3. Feature transforms

Compute 'first' and 'second order' aggregates of any of the features computed in step 1 and step 2.

See [2].

[1] Van Balen, J., Wiering, F., & Veltkamp, R. (2015). Audio Bigrams as a Unifying Model of Pitch-based Song Description. In Proc. 11th International Symposium on Computer Music Multidisciplinary Research (CMMR). Plymouth, United Kingdom.

[2] Van Balen, J., Burgoyne, J. A., Bountouridis, D., Müllensiefen, D., & Veltkamp, R. (2015). Corpus Analysis Tools for Computational Hook Discovery. In Proc. 16th International Society for Music Information Retrieval Conference (pp. 227–233). Malaga, Spain.

Dataset

Let's import some audio data and see how all of this works.

The CATCHY toolbox was designed for the analysis of a corpus of song sections.

CATCHY therefore requires data to be represented as a python dictionary of song section paths, grouped by song id.
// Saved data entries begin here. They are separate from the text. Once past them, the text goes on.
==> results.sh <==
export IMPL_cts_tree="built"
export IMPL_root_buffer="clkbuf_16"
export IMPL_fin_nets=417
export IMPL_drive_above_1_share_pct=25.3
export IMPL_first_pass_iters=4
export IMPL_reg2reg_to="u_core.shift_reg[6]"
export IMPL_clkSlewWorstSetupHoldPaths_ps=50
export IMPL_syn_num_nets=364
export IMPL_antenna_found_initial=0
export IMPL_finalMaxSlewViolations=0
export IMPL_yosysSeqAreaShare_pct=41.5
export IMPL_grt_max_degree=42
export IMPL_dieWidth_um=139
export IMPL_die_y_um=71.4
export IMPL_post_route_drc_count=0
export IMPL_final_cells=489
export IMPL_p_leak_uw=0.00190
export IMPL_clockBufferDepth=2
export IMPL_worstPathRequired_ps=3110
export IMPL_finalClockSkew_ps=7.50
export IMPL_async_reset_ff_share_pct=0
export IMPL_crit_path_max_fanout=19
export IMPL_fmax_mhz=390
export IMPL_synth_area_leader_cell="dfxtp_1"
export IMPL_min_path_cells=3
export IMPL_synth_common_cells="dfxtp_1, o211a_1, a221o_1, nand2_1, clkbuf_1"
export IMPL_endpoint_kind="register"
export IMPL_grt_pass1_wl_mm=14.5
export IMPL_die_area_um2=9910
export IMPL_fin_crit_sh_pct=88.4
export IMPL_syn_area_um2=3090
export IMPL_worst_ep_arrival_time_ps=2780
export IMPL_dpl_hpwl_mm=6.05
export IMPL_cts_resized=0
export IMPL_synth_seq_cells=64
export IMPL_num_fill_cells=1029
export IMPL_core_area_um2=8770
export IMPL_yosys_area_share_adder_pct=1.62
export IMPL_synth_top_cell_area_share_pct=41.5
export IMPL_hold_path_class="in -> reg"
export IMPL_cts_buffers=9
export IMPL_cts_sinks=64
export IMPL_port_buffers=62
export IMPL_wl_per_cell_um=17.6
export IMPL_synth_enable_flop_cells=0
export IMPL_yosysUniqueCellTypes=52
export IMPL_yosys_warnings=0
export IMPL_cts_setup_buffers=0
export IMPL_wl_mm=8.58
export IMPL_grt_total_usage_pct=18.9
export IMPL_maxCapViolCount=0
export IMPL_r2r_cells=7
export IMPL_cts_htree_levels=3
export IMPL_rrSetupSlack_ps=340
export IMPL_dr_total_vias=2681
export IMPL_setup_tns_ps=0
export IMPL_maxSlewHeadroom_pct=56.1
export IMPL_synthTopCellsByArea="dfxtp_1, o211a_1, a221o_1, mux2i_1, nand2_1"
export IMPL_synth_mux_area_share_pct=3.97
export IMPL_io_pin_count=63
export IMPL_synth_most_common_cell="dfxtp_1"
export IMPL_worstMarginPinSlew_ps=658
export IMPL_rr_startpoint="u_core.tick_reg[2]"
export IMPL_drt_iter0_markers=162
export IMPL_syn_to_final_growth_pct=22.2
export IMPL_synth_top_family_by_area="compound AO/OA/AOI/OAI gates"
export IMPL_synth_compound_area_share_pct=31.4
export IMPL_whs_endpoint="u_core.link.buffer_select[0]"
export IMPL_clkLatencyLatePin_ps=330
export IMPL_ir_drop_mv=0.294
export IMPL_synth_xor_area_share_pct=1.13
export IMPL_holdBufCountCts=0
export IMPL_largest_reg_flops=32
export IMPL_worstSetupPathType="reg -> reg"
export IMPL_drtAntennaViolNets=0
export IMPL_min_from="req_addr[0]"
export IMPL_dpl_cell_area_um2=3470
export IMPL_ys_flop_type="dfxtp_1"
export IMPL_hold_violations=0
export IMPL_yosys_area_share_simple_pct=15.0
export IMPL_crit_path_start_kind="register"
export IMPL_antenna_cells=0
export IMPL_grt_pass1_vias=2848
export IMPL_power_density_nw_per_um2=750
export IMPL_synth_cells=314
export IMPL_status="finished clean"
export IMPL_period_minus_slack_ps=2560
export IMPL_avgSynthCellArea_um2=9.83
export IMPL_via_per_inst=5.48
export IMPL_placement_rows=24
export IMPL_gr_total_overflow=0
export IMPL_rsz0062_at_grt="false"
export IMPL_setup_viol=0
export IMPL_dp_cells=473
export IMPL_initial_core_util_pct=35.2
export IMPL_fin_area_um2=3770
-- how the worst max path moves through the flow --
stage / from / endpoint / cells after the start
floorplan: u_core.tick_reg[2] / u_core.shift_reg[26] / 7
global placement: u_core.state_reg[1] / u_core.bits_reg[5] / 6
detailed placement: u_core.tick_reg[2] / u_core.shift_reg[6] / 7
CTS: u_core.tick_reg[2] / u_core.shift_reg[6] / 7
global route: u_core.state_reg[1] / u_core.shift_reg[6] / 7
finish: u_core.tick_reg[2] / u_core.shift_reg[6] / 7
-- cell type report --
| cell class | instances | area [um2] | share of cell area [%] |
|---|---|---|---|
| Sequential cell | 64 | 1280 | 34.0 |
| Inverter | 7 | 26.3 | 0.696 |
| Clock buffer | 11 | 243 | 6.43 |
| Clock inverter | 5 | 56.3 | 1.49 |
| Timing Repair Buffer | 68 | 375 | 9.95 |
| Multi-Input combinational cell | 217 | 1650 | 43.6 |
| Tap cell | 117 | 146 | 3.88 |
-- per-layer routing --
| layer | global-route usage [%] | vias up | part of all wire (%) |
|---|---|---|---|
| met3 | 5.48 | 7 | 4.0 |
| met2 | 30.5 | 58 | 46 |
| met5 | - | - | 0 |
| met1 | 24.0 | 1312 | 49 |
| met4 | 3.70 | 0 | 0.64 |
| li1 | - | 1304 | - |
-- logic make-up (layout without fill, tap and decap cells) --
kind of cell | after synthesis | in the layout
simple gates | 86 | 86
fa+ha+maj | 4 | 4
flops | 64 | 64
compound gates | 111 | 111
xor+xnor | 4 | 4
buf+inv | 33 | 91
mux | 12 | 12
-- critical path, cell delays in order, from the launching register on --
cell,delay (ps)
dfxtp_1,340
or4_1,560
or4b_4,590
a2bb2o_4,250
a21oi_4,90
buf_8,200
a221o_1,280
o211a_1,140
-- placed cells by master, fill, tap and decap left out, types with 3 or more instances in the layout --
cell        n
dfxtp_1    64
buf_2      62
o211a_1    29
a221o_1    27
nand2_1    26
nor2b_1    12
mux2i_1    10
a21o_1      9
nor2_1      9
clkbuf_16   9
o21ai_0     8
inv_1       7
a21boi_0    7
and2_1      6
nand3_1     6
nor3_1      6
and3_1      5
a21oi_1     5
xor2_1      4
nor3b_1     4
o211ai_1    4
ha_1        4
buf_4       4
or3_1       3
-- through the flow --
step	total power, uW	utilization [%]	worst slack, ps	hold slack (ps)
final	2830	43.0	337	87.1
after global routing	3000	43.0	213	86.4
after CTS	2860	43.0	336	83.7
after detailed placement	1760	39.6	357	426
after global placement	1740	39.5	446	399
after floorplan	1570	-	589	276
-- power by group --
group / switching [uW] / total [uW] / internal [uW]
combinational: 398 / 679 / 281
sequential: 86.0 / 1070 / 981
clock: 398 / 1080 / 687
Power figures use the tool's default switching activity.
## src/rtl/sbh_pkg.sv

```systemverilog
package sbh_pkg;
  // input types
  typedef enum logic [3:0] {
    SBH_IN_TC_J   = 4'h0,
    SBH_IN_TC_K   = 4'h1,
    SBH_IN_PT100  = 4'h2,
    SBH_IN_LINEAR = 4'h3,
    SBH_IN_COMMS  = 4'h4
  } sbh_in_type_e;

  typedef enum logic [1:0] {
    SBH_SB_OFF = 2'h0,
    SBH_SB_ON  = 2'h1,
    SBH_SB_LAT = 2'h2
  } sbh_sb_mode_e;

  typedef enum logic [1:0] {
    SBH_OUT_HEAT_COOL = 2'h0,
    SBH_OUT_HEAT_ONLY = 2'h1,
    SBH_OUT_COOL_ONLY = 2'h2
  } sbh_out_type_e;

  // alarm state, gray along idle -> active -> latched
  typedef enum logic [1:0] {
    SBH_AL_IDLE   = 2'b00,
    SBH_AL_ACTIVE = 2'b01,
    SBH_AL_LATCH  = 2'b11
  } sbh_alarm_e;

  // percent in tenths, signed 16 bit
  localparam logic signed [15:0] SBH_PCT_FULL = 16'sh03E8;
  localparam logic signed [15:0] SBH_PCT_ZERO = 16'sh0000;
  localparam logic signed [15:0] SBH_PCT_MFULL = -16'sh03E8;

  // temperature ranges in degrees C
  localparam logic signed [15:0] SBH_J_MIN  = -16'sh00D2;
  localparam logic signed [15:0] SBH_J_MAX  = 16'sh04B0;
  localparam logic signed [15:0] SBH_K_MIN  = -16'sh00C8;
  localparam logic signed [15:0] SBH_K_MAX  = 16'sh055C;
  localparam logic signed [15:0] SBH_PT_MIN = -16'sh00C8;
  localparam logic signed [15:0] SBH_PT_MAX = 16'sh0352;
  // millivolts in hundredths
  localparam logic signed [15:0] SBH_MV_MIN = -16'sh03E8;
  localparam logic signed [15:0] SBH_MV_MAX = 16'sh1F40;
  localparam logic signed [15:0] SBH_MV_LO_RST = -16'sh03E8;
  localparam logic signed [15:0] SBH_MV_HI_RST = 16'sh1F40;
  // linear break margin, percent of setting
  localparam int SBH_LIN_MARGIN_PCT = 5;

  // filter time in tenths of seconds; 0 means off
  localparam logic [15:0] SBH_FILT_RST = 16'h000F;
  localparam logic [15:0] SBH_OFS_RST  = 16'h0000;
  localparam logic signed [15:0] SBH_SAFE_RST = 16'sh0000;

  localparam int SBH_CLK_HZ       = 200_000_000;
  localparam int SBH_COMMS_TMO_S  = 5;
  localparam longint SBH_COMMS_TMO_CYC = longint'(SBH_COMMS_TMO_S) * longint'(SBH_CLK_HZ);
  // filter sample tick, 0.1 s
  localparam int SBH_TICK_MS  = 100;
  localparam longint SBH_TICK_CYC = longint'(SBH_TICK_MS) * longint'(SBH_CLK_HZ) / 1000;
  localparam int SBH_COMMS_ADDR = 203;

  localparam logic [7:0] SBH_REG_SB_MODE  = 8'h00;
  localparam logic [7:0] SBH_REG_OUT_TYPE = 8'h04;
  localparam logic [7:0] SBH_REG_OUT_HI   = 8'h08;
  localparam logic [7:0] SBH_REG_OUT_LO   = 8'h0C;
  localparam logic [7:0] SBH_REG_SAFE     = 8'h10;
  localparam logic [7:0] SBH_REG_IN_TYPE  = 8'h14;
  localparam logic [7:0] SBH_REG_OFFSET   = 8'h18;
  localparam logic [7:0] SBH_REG_FILT     = 8'h1C;
  localparam logic [7:0] SBH_REG_MV_LO    = 8'h20;
  localparam logic [7:0] SBH_REG_MV_HI    = 8'h24;
  localparam logic [7:0] SBH_REG_COMMS    = 8'h28;
  localparam logic [7:0] SBH_REG_ACK      = 8'h2C;
  localparam logic [7:0] SBH_REG_STATUS   = 8'h30;
  localparam logic [7:0] SBH_REG_PV       = 8'h34;
  localparam logic [7:0] SBH_REG_RATE     = 8'h38;
  localparam logic [7:0] SBH_REG_MV       = 8'h3C;
  localparam logic [7:0] SBH_REG_CTRL_OUT = 8'h40;
endpackage : sbh_pkg

```

## src/rtl/sbh_rate_filter.sv

```systemverilog
`timescale 1ns/1ps
// first-order filter on pv difference per tick
module sbh_rate_filter (
  input  wire logic               clk,          // clock
  input  wire logic               rst_b,        // async reset, active low
  input  wire logic               tick,         // sample strobe
  input  wire logic signed [15:0] pv,           // process value
  input  wire logic        [15:0] filt_time,    // tenths of s, 0 off
  output logic signed [15:0]      rate          // filtered rate
);
  logic signed [15:0] pv_prev;
  logic signed [15:0] next_pv_prev;
  logic signed [15:0] next_rate;
  logic signed [31:0] raw;
  logic signed [31:0] step;

  always_comb begin
    raw          = 32'(pv) - 32'(pv_prev);
    step         = 32'sh0;
    next_pv_prev = pv_prev;
    next_rate    = rate;
    if (tick) begin
      next_pv_prev = pv;
      if (filt_time == 16'h0000) begin
        next_rate = raw[15:0];
      end else begin
        // step by 1/(tau/dt); dt is one tick in tenths
        step      = (raw - 32'(rate)) / $signed({16'h0000, filt_time});
        next_rate = 16'(32'(rate) + step);
      end
    end
  end

  always_ff @(posedge clk or negedge rst_b) begin
    if (!rst_b) begin
      pv_prev <= 16'sh0000;
      rate    <= 16'sh0000;
    end else begin
      pv_prev <= next_pv_prev;
      rate    <= next_rate;
    end
  end
endmodule : sbh_rate_filter

```

## src/rtl/sbh_top.sv

```systemverilog
// The implementer's own choices: the address-and-strobe port and the address map.
`timescale 1ns/1ps
module sbh_top #(
  parameter longint COMMS_TMO_CYC = sbh_pkg::SBH_COMMS_TMO_CYC, // comms timeout
  parameter longint TICK_CYC      = sbh_pkg::SBH_TICK_CYC       // filter tick period
) (
  input  wire logic               clk,           // clock 200 MHz
  input  wire logic               rst_b,         // async reset, active low
  input  wire logic        [7:0]  addr,          // register byte address
  input  wire logic        [31:0] wdata,         // write data
  input  wire logic               wr,            // write strobe
  input  wire logic               rd,            // read strobe
  output logic             [31:0] rdata,         // read data, cycle after rd
  input  wire logic               open_circuit,  // front-end break flag, level
  input  wire logic signed [15:0] meas_value,    // linearised measurement
  input  wire logic signed [15:0] millivolt_in,  // raw terminal mV, hundredths
  input  wire logic signed [15:0] ctrl_demand,   // normal control demand
  output logic signed [15:0]      ctrl_out,      // control output
  output logic                    alarm_beacon,  // beacon flashing enable
  output logic                    alarm_relay,   // alarm output relay
  output logic                    sensor_break   // break in effect
);
  sbh_pkg::sbh_sb_mode_e  sensor_break_mode, next_mode;
  sbh_pkg::sbh_out_type_e out_type, next_out_type;
  sbh_pkg::sbh_in_type_e  in_type, next_in_type;
  sbh_pkg::sbh_alarm_e    al_state, next_al_state;
  logic signed [15:0] output_upper_limit, next_hi;
  logic signed [15:0] output_lower_limit, next_lo;
  logic signed [15:0] safe_value, next_safe;
  logic signed [15:0] process_value_offset, next_ofs;
  logic        [15:0] rate_filter_time, next_filt;
  logic signed [15:0] mv_lo, next_mv_lo;
  logic signed [15:0] mv_hi, next_mv_hi;
  logic signed [15:0] comms_value, next_comms;
  logic        [39:0] tmo_cnt, next_tmo_cnt;
  logic        [31:0] tick_cnt, next_tick_cnt;
  logic               tick;
  logic signed [15:0] pv, next_pv;
  logic signed [15:0] millivolt_reading, next_mvr;
  logic signed [15:0] rate_of_change_value;
  logic signed [15:0] next_ctrl_out;
  logic               next_beacon, next_relay, brk, next_brk;
  logic        [31:0] next_rdata;
  logic signed [15:0] lim_min, lim_max, span_min, span_max;
  logic signed [31:0] sel, mlo, mhi;
  logic               wr_ack;

  function automatic logic signed [15:0] clamp(input logic signed [15:0] v,
                                               input logic signed [15:0] lo,
                                               input logic signed [15:0] hi);
    if (v < lo) begin
      clamp = lo;
    end else if (v > hi) begin
      clamp = hi;
    end else begin
      clamp = v;
    end
  endfunction : clamp

  function automatic logic hit(input logic [7:0] a);
    hit = wr && (addr == a);
  endfunction : hit

  // limit ranges from output type, span ranges from input type
  always_comb begin
    case (out_type)
      sbh_pkg::SBH_OUT_HEAT_ONLY: begin
        lim_min = sbh_pkg::SBH_PCT_ZERO;
        lim_max = sbh_pkg::SBH_PCT_FULL;
      end
      sbh_pkg::SBH_OUT_COOL_ONLY: begin
        lim_min = sbh_pkg::SBH_PCT_MFULL;
        lim_max = sbh_pkg::SBH_PCT_ZERO;
      end
      default: begin
        lim_min = sbh_pkg::SBH_PCT_MFULL;
        lim_max = sbh_pkg::SBH_PCT_FULL;
      end
    endcase
    case (in_type)
      sbh_pkg::SBH_IN_TC_J: begin
        span_min = sbh_pkg::SBH_J_MIN;
        span_max = sbh_pkg::SBH_J_MAX;
      end
      sbh_pkg::SBH_IN_TC_K: begin
        span_min = sbh_pkg::SBH_K_MIN;
        span_max = sbh_pkg::SBH_K_MAX;
      end
      sbh_pkg::SBH_IN_PT100: begin
        span_min = sbh_pkg::SBH_PT_MIN;
        span_max = sbh_pkg::SBH_PT_MAX;
      end
      default: begin
        span_min = 16'sh8000;
        span_max = 16'sh7FFF;
      end
    endcase
  end

  // configuration writes
  always_comb begin
    next_mode     = sensor_break_mode;
    next_out_type = out_type;
    next_in_type  = in_type;
    next_hi       = output_upper_limit;
    next_lo       = output_lower_limit;
    next_safe     = safe_value;
    next_ofs      = process_value_offset;
    next_filt     = rate_filter_time;
    next_mv_lo    = mv_lo;
    next_mv_hi    = mv_hi;
    next_comms    = comms_value;
    wr_ack        = hit(sbh_pkg::SBH_REG_ACK) && wdata[0];
    if (hit(sbh_pkg::SBH_REG_SB_MODE) && (wdata[1:0] != 2'h3)) begin
      next_mode = sbh_pkg::sbh_sb_mode_e'(wdata[1:0]);
    end
    if (hit(sbh_pkg::SBH_REG_OUT_TYPE) && (wdata[1:0] != 2'h3)) begin
      next_out_type = sbh_pkg::sbh_out_type_e'(wdata[1:0]);
    end
    if (hit(sbh_pkg::SBH_REG_IN_TYPE) && (wdata[3:0] <= 4'h4)) begin
      next_in_type = sbh_pkg::sbh_in_type_e'(wdata[3:0]);
    end
    if (hit(sbh_pkg::SBH_REG_OUT_HI)) begin
      next_hi = wdata[15:0];
    end
    if (hit(sbh_pkg::SBH_REG_OUT_LO)) begin
      next_lo = wdata[15:0];
    end
    if (hit(sbh_pkg::SBH_REG_SAFE)) begin
      next_safe = wdata[15:0];
    end
    if (hit(sbh_pkg::SBH_REG_OFFSET)) begin
      next_ofs = wdata[15:0];
    end
    if (hit(sbh_pkg::SBH_REG_FILT)) begin
      next_filt = wdata[15:0];
    end
    if (hit(sbh_pkg::SBH_REG_MV_LO)) begin
      next_mv_lo = clamp(wdata[15:0], sbh_pkg::SBH_MV_MIN, sbh_pkg::SBH_MV_MAX);
    end
    if (hit(sbh_pkg::SBH_REG_MV_HI)) begin
      next_mv_hi = clamp(wdata[15:0], sbh_pkg::SBH_MV_MIN, sbh_pkg::SBH_MV_MAX);
    end
    if (hit(sbh_pkg::SBH_REG_COMMS)) begin
      next_comms = wdata[15:0];
    end
    // limits always re-clamped so a type change also pulls them in
    next_hi = clamp(next_hi, lim_min, lim_max);
    next_lo = clamp(next_lo, lim_min, next_hi);
    // safe follows whichever limit it now violates
    if (next_safe < next_lo) begin
      next_safe = next_lo;
    end else if (next_safe > next_hi) begin
      next_safe = next_hi;
    end
  end

  // process value, timeout, break detection
  always_comb begin
    next_tick_cnt = (tick_cnt >= 32'(TICK_CYC - 1)) ? 32'h0 : tick_cnt + 32'h1;
    next_tmo_cnt  = tmo_cnt;
    if (in_type != sbh_pkg::SBH_IN_COMMS || hit(sbh_pkg::SBH_REG_COMMS)) begin
      next_tmo_cnt = 40'h0;
    end else if (tmo_cnt < 40'(COMMS_TMO_CYC)) begin
      next_tmo_cnt = tmo_cnt + 40'h1;
    end
    sel = (in_type == sbh_pkg::SBH_IN_COMMS) ? 32'(comms_value) : 32'(clamp(meas_value, span_min, span_max));
    next_pv  = clamp(16'(sel + 32'(process_value_offset)), 16'sh8000, 16'sh7FFF);
    next_mvr = millivolt_in;
    mlo = 32'(mv_lo) - (32'(mv_lo < 0 ? -mv_lo : mv_lo) * sbh_pkg::SBH_LIN_MARGIN_PCT) / 100;
    mhi = 32'(mv_hi) + (32'(mv_hi < 0 ? -mv_hi : mv_hi) * sbh_pkg::SBH_LIN_MARGIN_PCT) / 100;
    next_brk = open_circuit;
    if (in_type == sbh_pkg::SBH_IN_LINEAR && (32'(millivolt_in) < mlo || 32'(millivolt_in) > mhi)) begin
      next_brk = 1'b1;
    end
    if (in_type == sbh_pkg::SBH_IN_COMMS && tmo_cnt >= 40'(COMMS_TMO_CYC)) begin
      next_brk = 1'b1;
    end
  end

  // alarm state and output choice
  always_comb begin
    next_al_state = al_state;
    case (al_state)
      sbh_pkg::SBH_AL_IDLE: begin
        if (brk && sensor_break_mode != sbh_pkg::SBH_SB_OFF) begin
          next_al_state = sbh_pkg::SBH_AL_ACTIVE;
        end
      end
      sbh_pkg::SBH_AL_ACTIVE: begin
        // acknowledge ignored here while break persists
        if (sensor_break_mode == sbh_pkg::SBH_SB_OFF) begin
          next_al_state = sbh_pkg::SBH_AL_IDLE;
        end else if (!brk && sensor_break_mode == sbh_pkg::SBH_SB_ON) begin
          next_al_state = sbh_pkg::SBH_AL_IDLE;
        end else if (!brk) begin
          next_al_state = sbh_pkg::SBH_AL_LATCH;
        end
      end
      sbh_pkg::SBH_AL_LATCH: begin
        if (brk) begin
          next_al_state = sbh_pkg::SBH_AL_ACTIVE;
        end else if (wr_ack || sensor_break_mode != sbh_pkg::SBH_SB_LAT) begin
          next_al_state = sbh_pkg::SBH_AL_IDLE;
        end
      end
      default: begin
        next_al_state = sbh_pkg::SBH_AL_IDLE;
      end
    endcase
    next_beacon = (next_al_state != sbh_pkg::SBH_AL_IDLE);
    next_relay  = next_beacon;
    next_ctrl_out = clamp(ctrl_demand, output_lower_limit, output_upper_limit);
    if (brk) begin
      if (sensor_break_mode == sbh_pkg::SBH_SB_OFF) begin
        next_ctrl_out = output_upper_limit;
      end else if (safe_value >= output_lower_limit && safe_value <= output_upper_limit) begin
        next_ctrl_out = safe_value;
      end else begin
        next_ctrl_out = output_upper_limit;
      end
    end
  end

  // read mux
  always_comb begin
    next_rdata = 32'h0;
    if (rd) begin
      case (addr)
        sbh_pkg::SBH_REG_SB_MODE:  next_rdata = {30'h0, sensor_break_mode};
        sbh_pkg::SBH_REG_OUT_TYPE: next_rdata = {30'h0, out_type};
        sbh_pkg::SBH_REG_OUT_HI:   next_rdata = {16'h0, output_upper_limit};
        sbh_pkg::SBH_REG_OUT_LO:   next_rdata = {16'h0, output_lower_limit};
        sbh_pkg::SBH_REG_SAFE:     next_rdata = {16'h0, safe_value};
        sbh_pkg::SBH_REG_IN_TYPE:  next_rdata = {28'h0, in_type};
        sbh_pkg::SBH_REG_OFFSET:   next_rdata = {16'h0, process_value_offset};
        sbh_pkg::SBH_REG_FILT:     next_rdata = {16'h0, rate_filter_time};
        sbh_pkg::SBH_REG_MV_LO:    next_rdata = {16'h0, mv_lo};
        sbh_pkg::SBH_REG_MV_HI:    next_rdata = {16'h0, mv_hi};
        sbh_pkg::SBH_REG_COMMS:    next_rdata = {16'h0, comms_value};
        sbh_pkg::SBH_REG_STATUS:   next_rdata = {28'h0, al_state, alarm_relay, brk};
        sbh_pkg::SBH_REG_PV:       next_rdata = {16'h0, pv};
        sbh_pkg::SBH_REG_RATE:     next_rdata = {16'h0, rate_of_change_value};
        sbh_pkg::SBH_REG_MV:       next_rdata = {16'h0, millivolt_reading};
        sbh_pkg::SBH_REG_CTRL_OUT: next_rdata = {16'h0, ctrl_out};
        default:                   next_rdata = 32'h0;
      endcase
    end
  end

  assign tick = (tick_cnt == 32'h0);

  sbh_rate_filter i_sbh_rate_filter (
    .clk       (clk),
    .rst_b     (rst_b),
    .tick      (tick),
    .pv        (pv),
    .filt_time (rate_filter_time),
    .rate      (rate_of_change_value)
  );

  always_ff @(posedge clk or negedge rst_b) begin
    if (!rst_b) begin
      sensor_break_mode    <= sbh_pkg::SBH_SB_ON;
      out_type             <= sbh_pkg::SBH_OUT_HEAT_COOL;
      in_type              <= sbh_pkg::SBH_IN_TC_K;
      al_state             <= sbh_pkg::SBH_AL_IDLE;
      output_upper_limit   <= sbh_pkg::SBH_PCT_FULL;
      output_lower_limit   <= sbh_pkg::SBH_PCT_MFULL;
      safe_value           <= sbh_pkg::SBH_SAFE_RST;
      process_value_offset <= sbh_pkg::SBH_OFS_RST;
      rate_filter_time     <= sbh_pkg::SBH_FILT_RST;
      mv_lo                <= sbh_pkg::SBH_MV_LO_RST;
      mv_hi                <= sbh_pkg::SBH_MV_HI_RST;
      comms_value          <= 16'sh0000;
      tmo_cnt              <= 40'h0;
      tick_cnt             <= 32'h0;
      pv                   <= 16'sh0000;
      millivolt_reading    <= 16'sh0000;
      brk                  <= 1'b0;
      ctrl_out             <= 16'sh0000;
      alarm_beacon         <= 1'b0;
      alarm_relay          <= 1'b0;
      sensor_break         <= 1'b0;
      rdata                <= 32'h0;
    end else begin
      sensor_break_mode    <= next_mode;
      out_type             <= next_out_type;
      in_type              <= next_in_type;
      al_state             <= next_al_state;
      output_upper_limit   <= next_hi;
      output_lower_limit   <= next_lo;
      safe_value           <= next_safe;
      process_value_offset <= next_ofs;
      rate_filter_time     <= next_filt;
      mv_lo                <= next_mv_lo;
      mv_hi                <= next_mv_hi;
      comms_value          <= next_comms;
      tmo_cnt              <= next_tmo_cnt;
      tick_cnt             <= next_tick_cnt;
      pv                   <= next_pv;
      millivolt_reading    <= next_mvr;
      brk                  <= next_brk;
      ctrl_out             <= next_ctrl_out;
      alarm_beacon         <= next_beacon;
      alarm_relay          <= next_relay;
      sensor_break         <= brk;
      rdata                <= next_rdata;
    end
  end
endmodule : sbh_top

```
File: src/hw/cco_sync.sv
`timescale 1ns/1ns
module cco_sync
    import cco_pkg::*;
(
    input  wire logic    ref_clk,   // System clock
    input  wire logic    reset_n,   // Async reset
    input  wire logic    cc1_in,    // CC1 far termination seen
    input  wire logic    cc2_in,    // CC2 far termination seen
    input  wire logic    cc1_ra_in, // CC1 shows Ra
    input  wire logic    cc2_ra_in, // CC2 shows Ra
    cco_sense_if.sync    sense      // Synchronised sense
);
    typedef struct packed {
        logic [3:0] s1;
        logic [3:0] s2;
    } cco_sync_st_t;

    cco_sync_st_t r;
    cco_sync_st_t next_r;

    always_comb begin
        next_r    = r;
        next_r.s1 = {cc2_ra_in, cc1_ra_in, cc2_in, cc1_in};
        next_r.s2 = r.s1;
    end

    always_ff @(posedge ref_clk or negedge reset_n) begin
        if (!reset_n) begin
            r <= '0;
        end else begin
            r <= next_r;
        end
    end

    assign sense.cc1_term = r.s2[0];
    assign sense.cc2_term = r.s2[1];
    assign sense.cc1_ra   = r.s2[2];
    assign sense.cc2_ra   = r.s2[3];
endmodule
utils.dataset_from_dir() makes such a dictionary given a folder of audio files, labeled songid-sectionid.ext where ext can be wav or mp3


In [1]:
audio_dir = '../Cogitch/Audio/Eurovision/'


---------------------------------------------------------------------------
NameError                                 Traceback (most recent call last)
<ipython-input-1-0741743ba8a7> in <module>()
      1 audio_dir = '../Cogitch/Audio/Eurovision/'
      2 
----> 3 utils.dataset_from_dir(audio_dir)

NameError: name 'utils' is not defined

In [6]:
euro_dict = utils.dataset_from_dir(audio_dir)

Base features

Basic feature time series can be extracted using the base_features module. The function compute_and_write() provides a convenient wrapper around most of the functionality in this module, reading audio and computing a set of basic, useful features.

The results will be written to a set of csv files in data_dir.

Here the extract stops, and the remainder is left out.